Por mais que Menino de Ouro seja bastante informativo, não pense que ele é aquele livro educativo, chato, “forçado”. A dra. Archie consegue passar uma emoção sem igual. Mostra um lado médico humano que, para ajudar um paciente, pesquisa sobre um assunto pouco explorado cientificamente. Isso sem tentar se envolver com o caso (o que é difícil). Uma das melhores personagens.
A utilização desta estrutura narrativa – capítulos curtos, diferentes percepções – agiliza muito a leitura, mas os mistérios que a autora coloca em relação aos primeiros anos de Max é o que efetivamente prende o leitor. Max sabe pouco sobre a sua condição e, junto com a dra. Archie, tenta desvendar estes segredos: por que os pais fizeram certas escolhas no passado? Por que não discutiram o assunto com o filho? Além disso, o garoto também terá que fazer as suas próprias e difíceis escolhas, típicas (ou nem tanto) da adolescência. Já viu que temos um turbilhão de problemas pela frente, não é mesmo?

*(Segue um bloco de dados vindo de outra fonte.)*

Source: an optimization exercise on an open RTL-to-GDS flow (aim: small area and a short achievable clock period). Production flows keep margins and buffers that such runs may drop.
Power figures rest on the tool's default switching activity, not on a simulated workload.

Setup of fjord:
// ALU
module ALU(
    input clk,
    input reset,
    input [31:0] A,
    input [31:0] B,
    input [3:0] ALU_control,
    output reg [31:0] result,
    output Z,
    output reg N,
    output reg C,
    output reg V
    );
    wire [3:0] op = ALU_control;
    wire op_add  = (op == 4'b0000);
    wire op_sub  = (op == 4'b0001);
    wire op_or   = (op == 4'b0010);
    wire op_and  = (op == 4'b0011);
    wire op_xor  = (op == 4'b0100);
    wire op_sll  = (op == 4'b0101);
    wire op_srl  = (op == 4'b0110);
    wire op_slt  = (op == 4'b0111);
    wire op_sltu = (op == 4'b1000);
    wire op_arith = (op[3:1] == 3'b000);
    wire inv = op[3] | (op[0] & ~(op[1] & ~op[2]));
    wire [31:0] bx = B ^ {32{inv}};
    wire [31:0] p = A ^ bx;
    wire [31:0] g = A & bx;
    wire [32:0] s = {1'b0, A} + {1'b0, bx} + {32'b0, inv};
    wire [31:0] sum = s[31:0];
    wire cout = s[32];
    wire ltu = ~cout;
    wire lts = (A[31] ^ B[31]) ? A[31] : ~cout;
    wire [31:0] sh_out, sh_rev;
    alu_shr u_shr (.a(A), .s(B[4:0]), .left(op_sll), .y(sh_out));
    genvar k;
    generate for (k = 0; k < 32; k = k + 1) begin : g_rev
        assign sh_rev[k] = sh_out[31 - k];
    end endgenerate
    wire [31:0] r =
          ({32{op_add | op_sub}} & sum)
        | ({32{op_xor | op_or}} & p)
        | ({32{op_and | op_or}} & g)
        | ({32{op_srl}} & sh_out)
        | ({32{op_sll}} & sh_rev)
        | {31'b0, (op_slt & lts) | (op_sltu & ltu)};
    wire c_w = op_arith & cout;
    wire v_w = op_arith & (A[31] == bx[31]) & (sum[31] != A[31]);
    reg zero_ok;
    assign Z = zero_ok & ~|result;
    always @(posedge clk or posedge reset) begin
        if (reset) begin
            result <= 32'b0;
  ...
Size in the first run: about 680 cells after synthesis, ~110 I/O pins.
Settings: LEC_CHECK=0, CAP_MARGIN=20, CORE_MARGIN=2, CORE_UTILIZATION=40, GPL_TIMING_DRIVEN=0, SETUP_SLACK_MARGIN=1, SLEW_MARGIN=20, SYNTH_HIERARCHICAL=1, SYNTH_MINIMUM_KEEP_SIZE=0; clock period 5.5 ns.
standard.sh (not shown) runs the stock make flow with config.mk's settings and CLKGATE_MAP_FILE= SYNTH_SCRIPT=/design/flow/synth_recipe.tcl, a recipe that flattens the netlist after the stock synthesis.
==> flow/flow/run.sh <==
#!/bin/bash
# The standard ORFS layout, with these changes: before the floorplan repair
# every gate gets its smallest size (flow/pre_fp.tcl), and port buffers use
# the smallest buffer.
set -euo pipefail
bash standard.sh \
  "PRE_FLOORPLAN_TCL=$PWD/flow/pre_fp.tcl" \
  "BUFFER_PORTS_ARGS=-buffer_cell sky130_fd_sc_hd__buf_1" \
  finish > flow_make.log 2>&1
==> flow/flow/pre_fp.tcl <==
# Run before ORFS's floorplan repair: remove the synthesis buffers and give
# every cell the smallest drive strength of its kind; the repair steps that
# follow size up only what timing needs.
remove_buffers
set n 0
foreach inst [get_cells *] {
  set cell [get_property $inst ref_name]
  if {![regexp {^(sky130_fd_sc_hd__[a-z0-9]+)_([0-9]+)$} $cell -> base drive]} { continue }
  if {[string match "*dfr*" $base] || [string match "*df*" $base]} { continue }
  set best $cell
  set best_area [get_property [get_lib_cells */$cell] area]
  foreach lc [get_lib_cells */${base}_*] {
    set name [get_property $lc name]
    if {![regexp "^${base}_\[0-9\]+\$" $name]} { continue }
    if {[get_property $lc dont_use]} { continue }
    set a [get_property $lc area]
    if {$a < $best_area} { set best $name; set best_area $a }
  }
  if {$best ne $cell} {
    replace_cell $inst $best
    incr n
  }
}
puts "pre_fp: downsized $n cells"
fjord: flow completed, timing, DRC and antenna clean
> inputs changed (fjord -> yarrow)
- a change of SETUP_SLACK_MARGIN from 1 to 2
--- outcome ---
yarrow ended with every stage complete and zero timing, DRC or antenna violations.
As far as post-synthesis cell count goes, yarrow and fjord are indistinguishable; the numbers are identical.
Comparing yarrow against fjord, there is no change at all in synthesized area per cell.
Switching power summed over all nets (yarrow vs. fjord) increases by a little under 10%
Headroom to the max-slew limit for yarrow: 2.8 points down relative to fjord
yarrow reports a higher setup slack after layout than fjord does.
Vias: yarrow more than fjord
Delta (yarrow minus fjord): critical path depth lost 3; share of the cycle needed by the critical path after routing decreased 5.4 points.
Function was not checked in any run of this note: the RTL went through the layout flow alone.

## static timing again, ports no longer ideal
The flow's constraints put no driver on any port. The routed layouts listed below were extracted and timed again, unchanged, in two steps.
Step 1 (the two cells are an assumption about what drives the block):
set clk [get_ports {clk}]
set_driving_cell -lib_cell sky130_fd_sc_hd__clkbuf_16 $clk
set_driving_cell -lib_cell sky130_fd_sc_hd__buf_2 [delete_from_list [all_inputs] $clk]
Step 2 times the ports against the registers' clock, not the clock port: input delays grow and output delays shrink by t, the midpoint of the rising clock arrivals with the driver on.
a / b / c = ideal / step 1 / step 2; a / b = the first two.
run	shift t [ns]	setup WS [ns]	hold slack, ns	worst setup path after step 2
fjord	0.311	1.113 / 1.131 / 0.820	0.910 / 0.892 / 1.204	input to register
yarrow	0.316	1.411 / 1.400 / 1.084	0.903 / 0.885 / 1.201	input to register
After both steps every run listed still meets setup and hold. For yarrow, which loses most, drivers alone change the setup slack by -0.011 ns; drivers and shift together by -0.327 ns.
Background: an optimization exercise with open tools, aiming at small area, a short achievable clock period and few clock cycles per item. Do not read the settings as production practice.
RTL that was checked went through simulation tests only; none was proved equivalent to the original.
For run 2, only the layout was checked, not whether the RTL still works.

==> flow/design.v, too long to show whole: its modules and the start of the top module <==
// module systolic_array: 2351 lines
module systolic_array #(
    parameter DATAWIDTH = 16,
    parameter N_SIZE = 4
) (
    input clk, rst_n,
    input valid_in,
    input [N_SIZE*DATAWIDTH-1:0] matrix_a_in,  
    input [N_SIZE*DATAWIDTH-1:0] matrix_b_in,  
    output reg valid_out,
    output [N_SIZE*DATAWIDTH*2-1:0] matrix_out  
);
  // ...
==> flow/run.sh <==
#!/bin/bash
# synth_recipe.tcl (not shown) runs the flow's synth.tcl, then flattens the netlist and writes it again
# the make line also repeats each setting of config.mk as NAME=value (left out here)
make -C /OpenROAD-flow-scripts/flow DESIGN_CONFIG=/design/flow/config.mk WORK_HOME=/design/flow/orfs CLKGATE_MAP_FILE= SYNTH_SCRIPT=/design/flow/synth_recipe.tcl finish
==> flow/config.mk <==
export PLATFORM = sky130hd
export DESIGN_NAME = systolic_array
export DESIGN_NICKNAME = systolic_array
export VERILOG_FILES = /design/flow/design.v
export SDC_FILE = /design/flow/constraint.sdc
export NUM_CORES = 8
export LEC_CHECK = 0
export CAP_MARGIN = 20
export CORE_MARGIN = 2
export CORE_UTILIZATION = 65
export CTS_CLUSTER_DIAMETER = 60
export CTS_CLUSTER_SIZE = 30
export SETUP_SLACK_MARGIN = 5
export SLEW_MARGIN = 20
==> flow/constraint.sdc <==
create_clock -name core_clock -period 10.0 [get_ports {clk}]
set_input_delay 2.0000 -clock core_clock [delete_from_list [all_inputs] [get_ports {clk}]]
set_output_delay 2.0000 -clock core_clock [all_outputs]
set_load 0.01 [all_outputs]
==> flow_summary.toml, run 1 <==
[sta]
skew_ns = 0.0416
min_period_over_period = 0.430
setup_viol = 0

[finish]
nClkBuffers = 78
drive_above_1_share = 0.0795
final_util = 0.728

[logic_synthesis]
synth.area.mux_share = 0.0365
synth-simple-area-share = 0.0447
synthAdderAreaFrac = 0.265
synthFlopType = "dfxtp_1"
synth_top_family_by_area = "adder cells"
syn_area_per_cell_um2 = 11.3

[clock_network]
h-tree-depth = 3
clkTransAtPathRegs_ns = 0.10

[die]
ios = 260
die_x_um = 286

[placement]
globalplace.congestion = 0.876
pre_cts_slack_ns = 5.76
hpwl_um = 81600

[grt]
grt_util_met2 = 0.501
grtUsageTotal = 0.310

[status]
status = "finished clean"

[setup_path]
cp-startpoint = "bneg[5]"
rrSetupSlack_ns = 5.70
crit_path_frequent_cell = "fa_1"
worst-path-max-fanout = 45

[hold_path]
holdCritStartpoint = "rb1[51]"
hold_depth = 0

[detailed_routing]
wl_um = 124000
Testbench counts, summed over its fixed seeds: cycles 14,592, matrices 768.
Source: an optimization exercise on an open RTL-to-GDS flow (aim: small area, a short achievable clock period and few clock cycles). Production flows keep margins and buffers that such runs may drop.
Where RTL was checked, it was by simulation tests only, not by an equivalence proof against the original.
No functional check of the RTL was part of runs 2 and 4.

$ cat design/flow/design.v
module divider(
	      input wire 	 clk,
	      input wire 	 resetn,
	      input wire 	 div,
	      input wire 	 isSigned,
	      input wire [31:0]  A,
	      input wire [31:0]  B,
	      output wire [31:0] Q,
	      output wire [31:0] R,
	      output wire 	 complete
	      );
    wire [31:0] 			 absoluteA;
    wire [31:0] 			 absoluteB;
    wire [32:0] 			 extendedA;
    wire [32:0] 			 extendedB;
    wire                  zeroCounter;
    reg [63:0] 			 tempResult;
    reg [6:0] 			 counter;
    reg [31:0] 			 regQ;
    reg [63:0] 			 regA;
    reg [32:0] 			 regB;
    wire 			 Less;
    wire [31:0] 			 remainder;
    assign absoluteA = (isSigned && A[31]) ? ~A+1 : A;
    assign absoluteB = (isSigned && B[31]) ? ~B+1 : B;
    assign extendedA = {32'b0, absoluteA[31:0]};
    assign extendedB = {1'b0, absoluteB[31:0]};
    assign Less = (tempResult[63:31] < extendedB);
    assign complete = (counter == 7'd33);
    assign zeroCounter = (counter == 7'b0);
    always@(posedge clk) begin
        counter <=  (!resetn )?         7'b0 :
	                (div && !complete)? counter + 1 : 
                                        counter;
        tempResult  <=  (!resetn) ?     64'b0 :
                        (complete)?     tempResult : 
	     	            (zeroCounter)?  extendedA : 
	     	            (Less) ?        tempResult << 1 :
                                        {tempResult[63:31] - extendedB, tempResult[30:0]} << 1;
        regQ <= (~resetn || zeroCounter) ? 32'b0 :
                (complete)? regQ :
	            (Less) ?    regQ << 1 : 
                            (regQ << 1) | 32'b1 ;
    end
    assign Q = (complete && (~isSigned)) ? regQ :
	          (complete && (A[31] ^ B[31])) ? ~regQ+1 : regQ;
    assign R = (complete && (~isSigned)) ? tempResult[63:32] :
	          (complete && A[31]) ? ~tempResult[63:32]+1 : tempResult[63:32];
endmodule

Menino de Ouro tem vários pontos altos, e fica até difícil citar todos. Além dos já mencionados, devo ressaltar as conversas que Max tem com ele mesmo em pensamento (aquela vozinha, a consciência). Uma coisa que todo mundo tem, mas o fato de ele ter dúvidas relacionadas ao gênero torna tudo ainda mais interessante. Essas incertezas, acrescidas dos dilemas da faixa etária, refletem a naturalidade com que a autora construiu e humaniza o personagem. O modo como Max vai se descobrindo é crível e muito envolvente.
Sei que há vários preconceitos em torno de livros que abordam a sexualidade. Inclusive, do tipo “o que as pessoas vão pensar de mim lendo um livro desses” (o que é uma besteira). Também existem diversos títulos que compõem o gênero literário LGBT (voltado basicamente para o público gay). No entanto, não é porque uma obra fala de conflitos da sexualidade, que ela vai ser exclusiva para um público. Menino de Ouro é um exemplo destes! Não quero me estender no assunto, mas acredito que, ao ler a sinopse, algumas pessoas façam um pré-julgamento. O livro é maior do que questão de gênero, por isso, acho necessário reforçar essa ideia.
É difícil lidar com “algo fora do padrão” (e Max prova isso), mas, às vezes, precisamos ir um pouco além. Todo mundo tem o direito de ser feliz do jeito que é e quiser. Então, livre-se dessas amarras, leia Menino de Ouro e, acima de tudo, respeite o diferente. Afinal, a normalidade é só um ponto de vista!